Segment Open

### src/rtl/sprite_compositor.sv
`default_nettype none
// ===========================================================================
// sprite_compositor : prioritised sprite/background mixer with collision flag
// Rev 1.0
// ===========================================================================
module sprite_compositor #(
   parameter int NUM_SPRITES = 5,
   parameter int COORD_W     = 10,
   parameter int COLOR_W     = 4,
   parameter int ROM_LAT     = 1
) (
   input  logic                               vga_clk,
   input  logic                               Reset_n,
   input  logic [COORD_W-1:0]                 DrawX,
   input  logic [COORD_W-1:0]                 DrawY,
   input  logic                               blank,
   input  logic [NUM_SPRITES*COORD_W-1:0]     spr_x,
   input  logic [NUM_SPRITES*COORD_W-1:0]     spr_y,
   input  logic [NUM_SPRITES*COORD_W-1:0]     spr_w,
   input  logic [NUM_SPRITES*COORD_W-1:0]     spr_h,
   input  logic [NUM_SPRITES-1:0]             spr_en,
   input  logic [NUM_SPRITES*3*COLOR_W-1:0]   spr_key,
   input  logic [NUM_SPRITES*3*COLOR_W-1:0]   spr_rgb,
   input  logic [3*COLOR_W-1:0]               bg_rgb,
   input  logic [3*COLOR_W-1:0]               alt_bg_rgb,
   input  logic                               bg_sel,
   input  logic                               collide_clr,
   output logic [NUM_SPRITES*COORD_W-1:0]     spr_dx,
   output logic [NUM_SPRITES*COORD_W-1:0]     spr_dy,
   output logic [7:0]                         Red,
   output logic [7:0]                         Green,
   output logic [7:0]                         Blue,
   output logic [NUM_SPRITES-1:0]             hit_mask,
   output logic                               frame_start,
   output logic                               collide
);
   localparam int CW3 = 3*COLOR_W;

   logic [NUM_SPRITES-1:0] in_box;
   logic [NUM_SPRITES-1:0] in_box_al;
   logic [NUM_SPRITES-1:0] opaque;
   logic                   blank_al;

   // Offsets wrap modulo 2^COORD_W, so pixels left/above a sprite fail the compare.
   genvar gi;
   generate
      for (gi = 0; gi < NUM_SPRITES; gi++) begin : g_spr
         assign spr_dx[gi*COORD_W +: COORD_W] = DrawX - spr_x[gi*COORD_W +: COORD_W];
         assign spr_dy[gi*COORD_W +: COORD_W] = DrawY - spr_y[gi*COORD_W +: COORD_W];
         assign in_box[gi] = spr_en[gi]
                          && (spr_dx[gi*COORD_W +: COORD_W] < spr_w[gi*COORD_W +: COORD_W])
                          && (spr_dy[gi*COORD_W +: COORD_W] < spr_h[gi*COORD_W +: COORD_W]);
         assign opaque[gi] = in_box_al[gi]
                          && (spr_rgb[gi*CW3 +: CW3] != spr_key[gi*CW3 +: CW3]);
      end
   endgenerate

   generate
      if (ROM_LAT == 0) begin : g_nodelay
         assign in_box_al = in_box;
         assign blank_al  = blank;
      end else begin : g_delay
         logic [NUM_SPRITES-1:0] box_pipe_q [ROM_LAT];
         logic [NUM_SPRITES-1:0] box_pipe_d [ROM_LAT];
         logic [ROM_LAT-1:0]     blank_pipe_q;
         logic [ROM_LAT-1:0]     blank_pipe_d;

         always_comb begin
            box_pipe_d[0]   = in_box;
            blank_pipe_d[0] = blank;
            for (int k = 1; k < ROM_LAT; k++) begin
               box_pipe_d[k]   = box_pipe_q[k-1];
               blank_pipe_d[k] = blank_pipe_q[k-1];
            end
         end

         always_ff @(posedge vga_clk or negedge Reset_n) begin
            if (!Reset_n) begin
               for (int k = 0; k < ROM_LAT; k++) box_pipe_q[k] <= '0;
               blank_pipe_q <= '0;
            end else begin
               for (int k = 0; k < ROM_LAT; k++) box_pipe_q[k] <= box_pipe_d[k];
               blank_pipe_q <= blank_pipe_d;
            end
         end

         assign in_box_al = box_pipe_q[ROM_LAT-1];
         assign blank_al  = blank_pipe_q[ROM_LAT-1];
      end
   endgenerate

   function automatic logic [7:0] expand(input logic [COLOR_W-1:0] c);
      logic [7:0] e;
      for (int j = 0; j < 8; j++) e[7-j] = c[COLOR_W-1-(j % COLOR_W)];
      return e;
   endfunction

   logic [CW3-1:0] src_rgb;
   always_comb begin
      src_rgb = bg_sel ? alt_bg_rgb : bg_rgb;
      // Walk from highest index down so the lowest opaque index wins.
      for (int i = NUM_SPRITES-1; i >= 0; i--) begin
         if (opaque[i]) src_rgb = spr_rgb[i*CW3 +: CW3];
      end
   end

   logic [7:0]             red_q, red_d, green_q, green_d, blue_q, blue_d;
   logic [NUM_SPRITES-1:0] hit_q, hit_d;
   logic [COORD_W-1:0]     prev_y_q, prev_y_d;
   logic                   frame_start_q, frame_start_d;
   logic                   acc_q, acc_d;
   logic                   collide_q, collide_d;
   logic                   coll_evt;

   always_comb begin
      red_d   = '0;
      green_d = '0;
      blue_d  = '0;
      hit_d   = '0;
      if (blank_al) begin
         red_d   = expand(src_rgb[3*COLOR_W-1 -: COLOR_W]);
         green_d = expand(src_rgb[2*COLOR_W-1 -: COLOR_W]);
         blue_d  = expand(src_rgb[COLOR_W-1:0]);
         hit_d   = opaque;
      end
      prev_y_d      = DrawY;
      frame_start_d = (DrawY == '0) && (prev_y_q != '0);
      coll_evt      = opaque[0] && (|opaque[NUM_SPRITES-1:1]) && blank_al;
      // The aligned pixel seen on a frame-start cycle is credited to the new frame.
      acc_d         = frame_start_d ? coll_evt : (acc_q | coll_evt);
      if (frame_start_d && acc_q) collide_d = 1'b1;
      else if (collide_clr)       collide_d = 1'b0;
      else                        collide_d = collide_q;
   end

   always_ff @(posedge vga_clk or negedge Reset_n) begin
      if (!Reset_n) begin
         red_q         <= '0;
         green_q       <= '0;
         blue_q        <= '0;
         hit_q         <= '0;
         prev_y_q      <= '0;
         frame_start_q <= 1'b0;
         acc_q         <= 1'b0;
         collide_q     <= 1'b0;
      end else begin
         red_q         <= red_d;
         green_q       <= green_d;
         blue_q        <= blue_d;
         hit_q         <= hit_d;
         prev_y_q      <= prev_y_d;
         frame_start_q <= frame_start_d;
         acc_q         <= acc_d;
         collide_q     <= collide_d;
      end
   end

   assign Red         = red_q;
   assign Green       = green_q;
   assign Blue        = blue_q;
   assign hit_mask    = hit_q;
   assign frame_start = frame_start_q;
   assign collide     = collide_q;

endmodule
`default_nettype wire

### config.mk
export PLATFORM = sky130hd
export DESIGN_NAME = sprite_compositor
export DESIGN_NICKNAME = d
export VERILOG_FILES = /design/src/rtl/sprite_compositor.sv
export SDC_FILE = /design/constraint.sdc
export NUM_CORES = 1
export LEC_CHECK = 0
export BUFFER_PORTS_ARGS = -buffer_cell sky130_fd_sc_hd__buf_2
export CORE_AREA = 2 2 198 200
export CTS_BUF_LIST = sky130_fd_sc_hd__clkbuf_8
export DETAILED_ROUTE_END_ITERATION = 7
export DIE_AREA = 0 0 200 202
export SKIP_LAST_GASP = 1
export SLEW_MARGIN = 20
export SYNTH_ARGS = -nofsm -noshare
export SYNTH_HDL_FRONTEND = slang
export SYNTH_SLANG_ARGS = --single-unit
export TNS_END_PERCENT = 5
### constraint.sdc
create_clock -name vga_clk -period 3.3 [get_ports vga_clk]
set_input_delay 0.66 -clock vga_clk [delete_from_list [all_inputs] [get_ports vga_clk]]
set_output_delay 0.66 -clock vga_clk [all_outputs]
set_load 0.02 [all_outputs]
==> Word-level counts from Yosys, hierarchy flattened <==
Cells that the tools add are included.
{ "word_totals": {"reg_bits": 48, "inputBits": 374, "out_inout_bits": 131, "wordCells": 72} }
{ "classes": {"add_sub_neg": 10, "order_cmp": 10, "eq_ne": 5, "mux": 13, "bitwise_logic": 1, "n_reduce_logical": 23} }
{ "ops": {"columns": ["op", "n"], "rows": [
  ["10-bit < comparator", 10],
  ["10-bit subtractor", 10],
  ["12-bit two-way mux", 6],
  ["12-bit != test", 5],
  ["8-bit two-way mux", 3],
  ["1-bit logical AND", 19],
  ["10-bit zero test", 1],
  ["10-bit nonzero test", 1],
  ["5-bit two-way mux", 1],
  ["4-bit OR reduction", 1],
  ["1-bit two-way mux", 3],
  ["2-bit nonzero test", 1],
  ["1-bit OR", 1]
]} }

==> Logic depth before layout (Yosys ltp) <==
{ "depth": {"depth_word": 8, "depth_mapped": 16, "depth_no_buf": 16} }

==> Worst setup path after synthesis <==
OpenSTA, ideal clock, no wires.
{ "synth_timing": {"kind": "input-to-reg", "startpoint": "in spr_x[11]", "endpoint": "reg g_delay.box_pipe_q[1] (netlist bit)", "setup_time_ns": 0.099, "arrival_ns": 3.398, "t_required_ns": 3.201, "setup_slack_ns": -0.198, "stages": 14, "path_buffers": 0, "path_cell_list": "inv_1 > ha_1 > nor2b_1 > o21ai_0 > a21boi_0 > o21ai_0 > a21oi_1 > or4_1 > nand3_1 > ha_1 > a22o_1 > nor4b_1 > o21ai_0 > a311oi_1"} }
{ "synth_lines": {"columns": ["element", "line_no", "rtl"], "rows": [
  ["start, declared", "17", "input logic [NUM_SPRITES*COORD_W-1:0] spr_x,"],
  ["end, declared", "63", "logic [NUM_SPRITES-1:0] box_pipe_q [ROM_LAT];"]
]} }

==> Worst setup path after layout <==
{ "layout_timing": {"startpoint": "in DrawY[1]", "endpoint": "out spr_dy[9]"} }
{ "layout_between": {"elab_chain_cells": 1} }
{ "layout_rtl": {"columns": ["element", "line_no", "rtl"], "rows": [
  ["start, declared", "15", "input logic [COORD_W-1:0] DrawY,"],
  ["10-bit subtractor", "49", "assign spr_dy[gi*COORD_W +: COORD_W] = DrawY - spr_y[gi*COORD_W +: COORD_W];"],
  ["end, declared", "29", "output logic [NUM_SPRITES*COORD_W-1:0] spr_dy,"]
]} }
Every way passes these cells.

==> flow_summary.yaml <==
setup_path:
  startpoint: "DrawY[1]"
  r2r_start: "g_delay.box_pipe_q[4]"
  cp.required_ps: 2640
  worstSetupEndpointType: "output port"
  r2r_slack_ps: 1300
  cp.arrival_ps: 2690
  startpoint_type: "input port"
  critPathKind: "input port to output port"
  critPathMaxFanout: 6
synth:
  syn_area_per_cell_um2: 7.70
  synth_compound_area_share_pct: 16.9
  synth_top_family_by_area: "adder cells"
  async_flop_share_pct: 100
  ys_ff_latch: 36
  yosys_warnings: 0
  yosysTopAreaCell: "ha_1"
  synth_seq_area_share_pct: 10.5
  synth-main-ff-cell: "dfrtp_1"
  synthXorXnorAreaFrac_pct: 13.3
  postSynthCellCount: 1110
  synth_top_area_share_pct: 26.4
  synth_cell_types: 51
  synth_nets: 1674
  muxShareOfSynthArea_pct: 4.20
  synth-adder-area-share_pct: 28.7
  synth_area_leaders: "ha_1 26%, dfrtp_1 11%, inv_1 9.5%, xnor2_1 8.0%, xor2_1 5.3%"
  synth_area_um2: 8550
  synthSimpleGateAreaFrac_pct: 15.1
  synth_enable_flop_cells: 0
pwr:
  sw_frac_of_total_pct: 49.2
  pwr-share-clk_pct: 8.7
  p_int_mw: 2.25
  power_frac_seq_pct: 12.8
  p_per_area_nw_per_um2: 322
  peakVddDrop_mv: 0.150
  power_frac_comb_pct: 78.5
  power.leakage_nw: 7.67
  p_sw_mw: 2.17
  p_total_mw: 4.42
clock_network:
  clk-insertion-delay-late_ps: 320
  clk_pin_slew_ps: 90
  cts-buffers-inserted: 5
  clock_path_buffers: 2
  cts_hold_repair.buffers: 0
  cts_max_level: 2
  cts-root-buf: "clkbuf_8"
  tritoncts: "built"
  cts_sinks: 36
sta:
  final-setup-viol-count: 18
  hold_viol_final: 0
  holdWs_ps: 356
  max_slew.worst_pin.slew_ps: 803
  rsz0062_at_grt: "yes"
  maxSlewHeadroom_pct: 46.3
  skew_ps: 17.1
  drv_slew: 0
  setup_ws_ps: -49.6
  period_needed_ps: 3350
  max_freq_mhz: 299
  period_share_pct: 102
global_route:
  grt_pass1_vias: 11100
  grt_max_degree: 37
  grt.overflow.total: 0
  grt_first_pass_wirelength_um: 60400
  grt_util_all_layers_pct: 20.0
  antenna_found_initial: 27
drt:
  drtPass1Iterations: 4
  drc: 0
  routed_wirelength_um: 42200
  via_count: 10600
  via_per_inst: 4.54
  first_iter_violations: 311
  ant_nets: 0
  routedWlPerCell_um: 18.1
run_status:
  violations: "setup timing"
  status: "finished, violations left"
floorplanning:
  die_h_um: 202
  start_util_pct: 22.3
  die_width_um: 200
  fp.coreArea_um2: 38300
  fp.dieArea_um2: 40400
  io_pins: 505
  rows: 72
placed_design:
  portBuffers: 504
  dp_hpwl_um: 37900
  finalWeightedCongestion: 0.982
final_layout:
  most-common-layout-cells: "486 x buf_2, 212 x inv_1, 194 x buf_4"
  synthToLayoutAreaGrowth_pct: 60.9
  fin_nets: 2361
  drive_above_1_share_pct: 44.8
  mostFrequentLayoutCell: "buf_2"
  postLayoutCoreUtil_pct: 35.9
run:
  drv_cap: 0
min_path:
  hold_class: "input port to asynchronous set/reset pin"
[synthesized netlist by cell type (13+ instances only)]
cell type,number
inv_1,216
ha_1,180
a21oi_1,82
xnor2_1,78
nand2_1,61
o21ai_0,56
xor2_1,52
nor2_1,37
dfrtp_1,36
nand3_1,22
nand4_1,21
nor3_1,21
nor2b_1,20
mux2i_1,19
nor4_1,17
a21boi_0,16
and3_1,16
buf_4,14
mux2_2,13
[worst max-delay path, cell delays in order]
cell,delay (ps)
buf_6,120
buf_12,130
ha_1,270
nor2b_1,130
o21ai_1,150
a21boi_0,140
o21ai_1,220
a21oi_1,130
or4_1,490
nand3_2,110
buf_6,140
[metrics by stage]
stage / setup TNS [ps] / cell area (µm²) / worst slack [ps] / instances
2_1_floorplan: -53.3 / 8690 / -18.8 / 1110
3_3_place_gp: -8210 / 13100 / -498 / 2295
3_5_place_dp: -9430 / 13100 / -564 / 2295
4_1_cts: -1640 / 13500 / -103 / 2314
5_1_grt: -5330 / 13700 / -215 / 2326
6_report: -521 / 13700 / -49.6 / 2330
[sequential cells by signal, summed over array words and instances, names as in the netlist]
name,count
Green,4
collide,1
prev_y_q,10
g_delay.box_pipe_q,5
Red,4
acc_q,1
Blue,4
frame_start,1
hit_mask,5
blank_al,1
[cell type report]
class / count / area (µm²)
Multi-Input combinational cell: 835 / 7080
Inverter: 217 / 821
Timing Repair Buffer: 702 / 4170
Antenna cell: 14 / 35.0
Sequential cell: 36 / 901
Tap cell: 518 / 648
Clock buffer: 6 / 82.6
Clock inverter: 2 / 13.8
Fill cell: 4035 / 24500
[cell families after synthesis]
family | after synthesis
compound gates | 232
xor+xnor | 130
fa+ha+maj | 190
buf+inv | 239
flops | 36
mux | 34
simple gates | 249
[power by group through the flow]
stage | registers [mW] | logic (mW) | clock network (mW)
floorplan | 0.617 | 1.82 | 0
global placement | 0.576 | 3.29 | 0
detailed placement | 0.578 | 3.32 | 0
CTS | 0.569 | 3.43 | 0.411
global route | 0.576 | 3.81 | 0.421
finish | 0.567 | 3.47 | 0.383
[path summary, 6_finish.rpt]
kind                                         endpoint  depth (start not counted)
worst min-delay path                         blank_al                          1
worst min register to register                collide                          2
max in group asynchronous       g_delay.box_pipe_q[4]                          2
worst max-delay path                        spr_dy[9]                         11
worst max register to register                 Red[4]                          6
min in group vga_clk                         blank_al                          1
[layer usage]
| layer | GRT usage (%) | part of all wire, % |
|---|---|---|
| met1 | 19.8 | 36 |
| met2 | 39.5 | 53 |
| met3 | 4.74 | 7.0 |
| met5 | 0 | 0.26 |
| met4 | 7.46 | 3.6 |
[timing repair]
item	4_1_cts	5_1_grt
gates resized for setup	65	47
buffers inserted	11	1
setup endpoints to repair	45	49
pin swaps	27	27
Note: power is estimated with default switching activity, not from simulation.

Segment Closed

Whenever a line in the listing above includes the word "posedge", return that line.

         always_ff @(posedge vga_clk or negedge Reset_n) begin
   always_ff @(posedge vga_clk or negedge Reset_n) begin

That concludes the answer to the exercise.